A rallying cry for our underserved senses.

I recently saw the band Swans live for the second time. They were promoting a stellar new album (The Seer) which essentially encompasses all of the varied and challenging music that bandleader Michael Gira has made under a few different monikers over the last thirty years. In the two years since I saw them last, I had gotten to know their oeuvre better, and coming to this show with a more educated ear paid off. Swans’ allure can be difficult to explain since their output is generally pretty ugly by conventional standards, but their live show has helped me fill in a piece of that allure’s puzzle: their music is intensely physical.

Part of it has to do with the sound being produced organically, from musical instruments and non-instruments alike, and the ability of that sound to embody the physical act – from delicate precision to chaotic, flailing abandon – with which it was derived.
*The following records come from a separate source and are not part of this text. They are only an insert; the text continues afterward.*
## src/uncore_params.svh

```systemverilog
`ifndef UNCORE_PARAMS_SVH
`define UNCORE_PARAMS_SVH

// Message field widths
`define UNC_PADDR_W 40
`define UNC_DATA_W 64
`define UNC_LCE_W 2
`define UNC_NUM_REQ 3

// Local view of the physical address
`define UNC_DID_W 3
`define UNC_DEV_LSB 20
`define UNC_DEV_W 4
`define UNC_PAD_W (`UNC_PADDR_W - `UNC_DID_W - `UNC_DEV_W - `UNC_DEV_LSB)

// Anything below this is a local device address
`define UNC_DRAM_BASE 40'h0080000000

`define UNC_BOOT_DEV 4'd0
`define UNC_HOST_DEV 4'd1
`define UNC_CFG_DEV 4'd2
`define UNC_CLINT_DEV 4'd3
`define UNC_CACHE_DEV 4'd4

`define UNC_MSIP_OFS 16'h0000
`define UNC_MTIMECMP_OFS 16'h4000
`define UNC_MTIME_OFS 16'hBFF8

`endif

```

## src/uncore_pkg.sv

```systemverilog
`default_nettype none

`include "uncore_params.svh"

package uncore_pkg;

  typedef enum logic [1:0]
  {
    e_mem_rd = 2'd0,
    e_mem_wr = 2'd1
  } mem_op_e;

  typedef struct packed
  {
    logic [`UNC_DID_W-1:0] domain;
    logic [`UNC_PAD_W-1:0] pad;
    logic [`UNC_DEV_W-1:0] dev;
    logic [`UNC_DEV_LSB-1:0] offset;
  } paddr_local_s;

  // Raw view for the DRAM base compare, local view for device decode
  typedef union packed
  {
    logic [`UNC_PADDR_W-1:0] raw;
    paddr_local_s loc;
  } paddr_u;

  typedef struct packed
  {
    mem_op_e op;
    logic [`UNC_LCE_W-1:0] lce_id;
    paddr_u addr;
    logic [`UNC_DATA_W-1:0] data;
  } mem_msg_s;

endpackage

`default_nettype wire

```

## src/uncore_target_if.sv

```systemverilog
`timescale 1ns/100ps
`default_nettype none

interface uncore_target_if import uncore_pkg::*; ();

  // Command broadcast from dispatch
  mem_msg_s cmd_msg;
  logic     clint_cmd_v;
  logic     lb_cmd_v;
  logic     clint_ready;
  logic     lb_ready;

  // Responses toward collection
  mem_msg_s clint_resp;
  logic     clint_resp_v;
  mem_msg_s lb_resp;
  logic     lb_resp_v;
  logic     clint_yumi;
  logic     lb_yumi;

  modport dispatch (output cmd_msg, clint_cmd_v, lb_cmd_v, input clint_ready, lb_ready);

  modport clint (input cmd_msg, clint_cmd_v, clint_yumi,
                 output clint_ready, clint_resp, clint_resp_v);

  modport loopback (input cmd_msg, lb_cmd_v, lb_yumi, output lb_ready, lb_resp, lb_resp_v);

  modport collect (input clint_resp, clint_resp_v, lb_resp, lb_resp_v,
                   output clint_yumi, lb_yumi);

endinterface

`default_nettype wire

```

## src/msg_fifo2.sv

```systemverilog
`timescale 1ns/100ps
`default_nettype none

module msg_fifo2
  import uncore_pkg::*;
  (  input  logic     clk_i
   , input  logic     arst_n_i

   , input  mem_msg_s data_i
   , input  logic     v_i
   , output logic     ready_o

   , output mem_msg_s data_o
   , output logic     v_o
   , input  logic     yumi_i
   );

  mem_msg_s slot_q [2];
  logic     wr_ptr_q;
  logic     rd_ptr_q;
  logic     full_q;
  logic     empty_q;
  logic     enq;
  logic     deq;

  assign enq = v_i & ~full_q;
  assign deq = yumi_i;

  assign ready_o = ~full_q;
  assign v_o     = ~empty_q;
  assign data_o  = slot_q[rd_ptr_q];

  always_ff @(posedge clk_i or negedge arst_n_i)
  begin
    if (!arst_n_i)
    begin
      wr_ptr_q <= 1'b0;
      rd_ptr_q <= 1'b0;
      full_q   <= 1'b0;
      empty_q  <= 1'b1;
    end
    else
    begin
      if (enq)
        wr_ptr_q <= ~wr_ptr_q;
      if (deq)
        rd_ptr_q <= ~rd_ptr_q;
      // Occupancy only changes when exactly one side moves
      if (enq && !deq)
      begin
        empty_q <= 1'b0;
        full_q  <= (~wr_ptr_q == rd_ptr_q);
      end
      else if (deq && !enq)
      begin
        full_q  <= 1'b0;
        empty_q <= (~rd_ptr_q == wr_ptr_q);
      end
    end
  end

  always_ff @(posedge clk_i)
  begin
    if (enq)
      slot_q[wr_ptr_q] <= data_i;
  end

endmodule

`default_nettype wire

```

## src/cmd_dispatch.sv

```systemverilog
`timescale 1ns/100ps
`default_nettype none

`include "uncore_params.svh"

module cmd_dispatch
  import uncore_pkg::*;
  (  input  mem_msg_s                 head_i [`UNC_NUM_REQ]
   , input  logic [`UNC_NUM_REQ-1:0]  head_v_i
   , output logic [`UNC_NUM_REQ-1:0]  head_yumi_o

   , output mem_msg_s                 io_cmd_o
   , output logic                     io_cmd_v_o
   , input  logic                     io_ready_i

   , output mem_msg_s                 mem_cmd_o
   , output logic                     mem_cmd_v_o
   , input  logic                     mem_ready_i

   , uncore_target_if.dispatch        tgt
   );

  logic [`UNC_LCE_W-1:0] sel_idx;
  mem_msg_s              head;
  logic                  all_ready;
  logic                  grant_v;
  logic                  is_local;
  logic                  is_io;
  logic                  is_clint;
  logic                  is_mem;
  logic                  is_lb;

  // Every target must be ready, so one blocked port stalls all grants
  assign all_ready = io_ready_i & mem_ready_i & tgt.clint_ready & tgt.lb_ready;

  // Highest index with a valid head wins
  always_comb
  begin
    sel_idx     = '0;
    head_yumi_o = '0;
    for (int i = 0; i < `UNC_NUM_REQ; i++)
    begin
      if (head_v_i[i])
        sel_idx = `UNC_LCE_W'(i);
    end
    if (all_ready && (|head_v_i))
      head_yumi_o[sel_idx] = 1'b1;
  end

  assign head    = head_i[sel_idx];
  assign grant_v = |head_yumi_o;

  assign is_local = (head.addr.raw < `UNC_DRAM_BASE);
  assign is_io    = (head.addr.loc.domain != '0)
                  | (is_local & ((head.addr.loc.dev == `UNC_BOOT_DEV)
                               | (head.addr.loc.dev == `UNC_HOST_DEV)));
  assign is_clint = ~is_io & is_local & (head.addr.loc.dev == `UNC_CLINT_DEV);
  assign is_mem   = ~is_io & (~is_local | (head.addr.loc.dev == `UNC_CACHE_DEV));
  // Config device and any unmapped local device
  assign is_lb    = ~is_io & ~is_clint & ~is_mem;

  assign io_cmd_o    = head;
  assign mem_cmd_o   = head;
  assign tgt.cmd_msg = head;

  assign io_cmd_v_o      = grant_v & is_io;
  assign mem_cmd_v_o     = grant_v & is_mem;
  assign tgt.clint_cmd_v = grant_v & is_clint;
  assign tgt.lb_cmd_v    = grant_v & is_lb;

endmodule

`default_nettype wire

```

## src/uncore_clint.sv

```systemverilog
`timescale 1ns/100ps
`default_nettype none

`include "uncore_params.svh"

module uncore_clint
  import uncore_pkg::*;
  (  input  logic          clk_i
   , input  logic          arst_n_i

   , uncore_target_if.clint tgt

   , output logic          timer_irq_o
   , output logic          software_irq_o
   );

  mem_msg_s               resp_q;
  logic                   resp_v_q;
  logic                   msip_q;
  logic [`UNC_DATA_W-1:0] mtimecmp_q;
  logic [`UNC_DATA_W-1:0] mtime_q;
  logic                   accept;
  logic                   is_wr;
  logic [15:0]            ofs;
  logic [`UNC_DATA_W-1:0] rd_data;

  assign tgt.clint_ready = ~resp_v_q;
  assign accept          = tgt.clint_cmd_v & ~resp_v_q;
  assign is_wr           = (tgt.cmd_msg.op == e_mem_wr);
  assign ofs             = tgt.cmd_msg.addr.loc.offset[15:0];

  always_comb
  begin
    case (ofs)
      `UNC_MSIP_OFS:     rd_data = `UNC_DATA_W'(msip_q);
      `UNC_MTIMECMP_OFS: rd_data = mtimecmp_q;
      `UNC_MTIME_OFS:    rd_data = mtime_q;
      default:           rd_data = '0;
    endcase
  end

  always_ff @(posedge clk_i or negedge arst_n_i)
  begin
    if (!arst_n_i)
    begin
      resp_v_q   <= 1'b0;
      msip_q     <= 1'b0;
      mtimecmp_q <= '1;
      mtime_q    <= '0;
    end
    else
    begin
      if (accept)
        resp_v_q <= 1'b1;
      else if (tgt.clint_yumi)
        resp_v_q <= 1'b0;

      if (accept && is_wr && (ofs == `UNC_MSIP_OFS))
        msip_q <= tgt.cmd_msg.data[0];
      if (accept && is_wr && (ofs == `UNC_MTIMECMP_OFS))
        mtimecmp_q <= tgt.cmd_msg.data;
      // Free-running counter unless software loads it
      if (accept && is_wr && (ofs == `UNC_MTIME_OFS))
        mtime_q <= tgt.cmd_msg.data;
      else
        mtime_q <= mtime_q + 1'b1;
    end
  end

  always_ff @(posedge clk_i)
  begin
    if (accept)
    begin
      resp_q.op     <= tgt.cmd_msg.op;
      resp_q.lce_id <= tgt.cmd_msg.lce_id;
      resp_q.addr   <= tgt.cmd_msg.addr;
      resp_q.data   <= is_wr ? '0 : rd_data;
    end
  end

  assign tgt.clint_resp   = resp_q;
  assign tgt.clint_resp_v = resp_v_q;

  assign timer_irq_o    = (mtime_q >= mtimecmp_q);
  assign software_irq_o = msip_q;

endmodule

`default_nettype wire

```

## src/cmd_loopback.sv

```systemverilog
`timescale 1ns/100ps
`default_nettype none

module cmd_loopback
  import uncore_pkg::*;
  (  input  logic             clk_i
   , input  logic             arst_n_i

   , uncore_target_if.loopback tgt
   );

  mem_msg_s resp_q;
  logic     resp_v_q;
  logic     accept;

  assign tgt.lb_ready = ~resp_v_q;
  assign accept       = tgt.lb_cmd_v & ~resp_v_q;

  always_ff @(posedge clk_i or negedge arst_n_i)
  begin
    if (!arst_n_i)
      resp_v_q <= 1'b0;
    else if (accept)
      resp_v_q <= 1'b1;
    else if (tgt.lb_yumi)
      resp_v_q <= 1'b0;
  end

  // Header is echoed so the requester can retire the access
  always_ff @(posedge clk_i)
  begin
    if (accept)
    begin
      resp_q      <= tgt.cmd_msg;
      resp_q.data <= '0;
    end
  end

  assign tgt.lb_resp   = resp_q;
  assign tgt.lb_resp_v = resp_v_q;

endmodule

`default_nettype wire

```

## src/resp_collect.sv

```systemverilog
`timescale 1ns/100ps
`default_nettype none

`include "uncore_params.svh"

module resp_collect
  import uncore_pkg::*;
  (  uncore_target_if.collect         tgt

   , input  mem_msg_s                 io_resp_i
   , input  logic                     io_resp_v_i
   , output logic                     io_resp_yumi_o

   , input  mem_msg_s                 mem_resp_i
   , input  logic                     mem_resp_v_i
   , output logic                     mem_resp_yumi_o

   , input  logic [`UNC_NUM_REQ-1:0]  fifo_ready_i
   , output mem_msg_s                 fifo_data_o
   , output logic [`UNC_NUM_REQ-1:0]  fifo_v_o
   );

  logic all_ready;
  logic sel_v;

  // Any full response FIFO holds off every source
  assign all_ready = &fifo_ready_i;

  always_comb
  begin
    tgt.lb_yumi     = 1'b0;
    mem_resp_yumi_o = 1'b0;
    io_resp_yumi_o  = 1'b0;
    tgt.clint_yumi  = 1'b0;
    fifo_data_o     = tgt.lb_resp;
    if (all_ready)
    begin
      if (tgt.lb_resp_v)
        tgt.lb_yumi = 1'b1;
      else if (mem_resp_v_i)
      begin
        mem_resp_yumi_o = 1'b1;
        fifo_data_o     = mem_resp_i;
      end
      else if (io_resp_v_i)
      begin
        io_resp_yumi_o = 1'b1;
        fifo_data_o    = io_resp_i;
      end
      else if (tgt.clint_resp_v)
      begin
        tgt.clint_yumi = 1'b1;
        fifo_data_o    = tgt.clint_resp;
      end
    end
  end

  assign sel_v = tgt.lb_yumi | mem_resp_yumi_o | io_resp_yumi_o | tgt.clint_yumi;

  // Steer to the requester that issued the command
  always_comb
  begin
    for (int i = 0; i < `UNC_NUM_REQ; i++)
      fifo_v_o[i] = sel_v & (fifo_data_o.lce_id == `UNC_LCE_W'(i));
  end

endmodule

`default_nettype wire

```

## src/uncore.sv

```systemverilog
`timescale 1ns/100ps
`default_nettype none

`include "uncore_params.svh"

module uncore
  import uncore_pkg::*;
  (  input  logic     clk_i
   , input  logic     arst_n_i

   // Requesters, indexed by LCE id
   , input  mem_msg_s req_cmd_i       [`UNC_NUM_REQ]
   , input  logic     req_cmd_v_i     [`UNC_NUM_REQ]
   , output logic     req_cmd_ready_o [`UNC_NUM_REQ]
   , output mem_msg_s req_resp_o      [`UNC_NUM_REQ]
   , output logic     req_resp_v_o    [`UNC_NUM_REQ]
   , input  logic     req_resp_yumi_i [`UNC_NUM_REQ]

   , output mem_msg_s io_cmd_o
   , output logic     io_cmd_v_o
   , input  logic     io_cmd_ready_i
   , input  mem_msg_s io_resp_i
   , input  logic     io_resp_v_i
   , output logic     io_resp_yumi_o

   , output mem_msg_s mem_cmd_o
   , output logic     mem_cmd_v_o
   , input  logic     mem_cmd_ready_i
   , input  mem_msg_s mem_resp_i
   , input  logic     mem_resp_v_i
   , output logic     mem_resp_yumi_o

   , output logic     timer_irq_o
   , output logic     software_irq_o
   );

  mem_msg_s                cmd_head      [`UNC_NUM_REQ];
  logic [`UNC_NUM_REQ-1:0] cmd_head_v;
  logic [`UNC_NUM_REQ-1:0] cmd_head_yumi;
  mem_msg_s                resp_fifo_data;
  logic [`UNC_NUM_REQ-1:0] resp_fifo_v;
  logic [`UNC_NUM_REQ-1:0] resp_fifo_ready;

  uncore_target_if tgt_if ();

  for (genvar i = 0; i < `UNC_NUM_REQ; i++)
  begin : g_req
    msg_fifo2 u_cmd_fifo
      (.clk_i(clk_i)
       ,.arst_n_i(arst_n_i)
       ,.data_i(req_cmd_i[i])
       ,.v_i(req_cmd_v_i[i])
       ,.ready_o(req_cmd_ready_o[i])
       ,.data_o(cmd_head[i])
       ,.v_o(cmd_head_v[i])
       ,.yumi_i(cmd_head_yumi[i])
       );

    msg_fifo2 u_resp_fifo
      (.clk_i(clk_i)
       ,.arst_n_i(arst_n_i)
       ,.data_i(resp_fifo_data)
       ,.v_i(resp_fifo_v[i])
       ,.ready_o(resp_fifo_ready[i])
       ,.data_o(req_resp_o[i])
       ,.v_o(req_resp_v_o[i])
       ,.yumi_i(req_resp_yumi_i[i])
       );
  end

  cmd_dispatch u_dispatch
    (.head_i(cmd_head)
     ,.head_v_i(cmd_head_v)
     ,.head_yumi_o(cmd_head_yumi)
     ,.io_cmd_o(io_cmd_o)
     ,.io_cmd_v_o(io_cmd_v_o)
     ,.io_ready_i(io_cmd_ready_i)
     ,.mem_cmd_o(mem_cmd_o)
     ,.mem_cmd_v_o(mem_cmd_v_o)
     ,.mem_ready_i(mem_cmd_ready_i)
     ,.tgt(tgt_if)
     );

  uncore_clint u_clint
    (.clk_i(clk_i)
     ,.arst_n_i(arst_n_i)
     ,.tgt(tgt_if)
     ,.timer_irq_o(timer_irq_o)
     ,.software_irq_o(software_irq_o)
     );

  cmd_loopback u_loopback
    (.clk_i(clk_i)
     ,.arst_n_i(arst_n_i)
     ,.tgt(tgt_if)
     );

  resp_collect u_collect
    (.tgt(tgt_if)
     ,.io_resp_i(io_resp_i)
     ,.io_resp_v_i(io_resp_v_i)
     ,.io_resp_yumi_o(io_resp_yumi_o)
     ,.mem_resp_i(mem_resp_i)
     ,.mem_resp_v_i(mem_resp_v_i)
     ,.mem_resp_yumi_o(mem_resp_yumi_o)
     ,.fifo_ready_i(resp_fifo_ready)
     ,.fifo_data_o(resp_fifo_data)
     ,.fifo_v_o(resp_fifo_v)
     );

endmodule

`default_nettype wire

```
Modern production techniques have a way of making music sound like it just happens, but one never doubts that a Swans record is the result of manual labor, and that labor is made manifest in the band’s apocalyptic live show.

But there is another not-so-secret physical ingredient that pushes a Swans show into transcendent territory: extremely high volume. How loud is it? Well, it occurred to me that a deaf person might get nearly as much out of the show as I did. It is loud enough to make your insides rumble, effectively forcing you to listen with your entire body. And this makes the experience that much more immersive: if you’re already attuned to the emotional and intellectual qualities of the music, the volume will penetrate you physically as well. A Swans show can and will overtake the whole of one’s being.

Later, I wondered if the experience was made more acute by physicality’s diminished relevance in a modern life dominated by abstract interactions with pixels behind glass.

A wide range of experiences that used to be physically distinct from each other now share the homogenous tactility of our digital devices. Not so long ago, I couldn’t possibly mistake my copy of Slaughterhouse Five for my telephone’s handset, but now, when I reach for one, I am by inescapably reaching for both. Granted, these experiences do have a fundamental thing in common – the movement of ideas – and the paper and plastic that accompanied them in the past were artifacts of less efficient means of distribution than what we have now. Consolidating the material components of these experiences was the right thing to do.

But that doesn’t mean our senses of touch, taste, and smell aren’t every bit as important as their siblings. We may be living in the Information Age, but organic matter doesn’t seem to be going anywhere. Weight, shape, texture, and so many other physical properties are valuable experiential devices and information transmitters. So I’m looking forward to the day when information technology can replicate and manipulate more than just sights and sounds.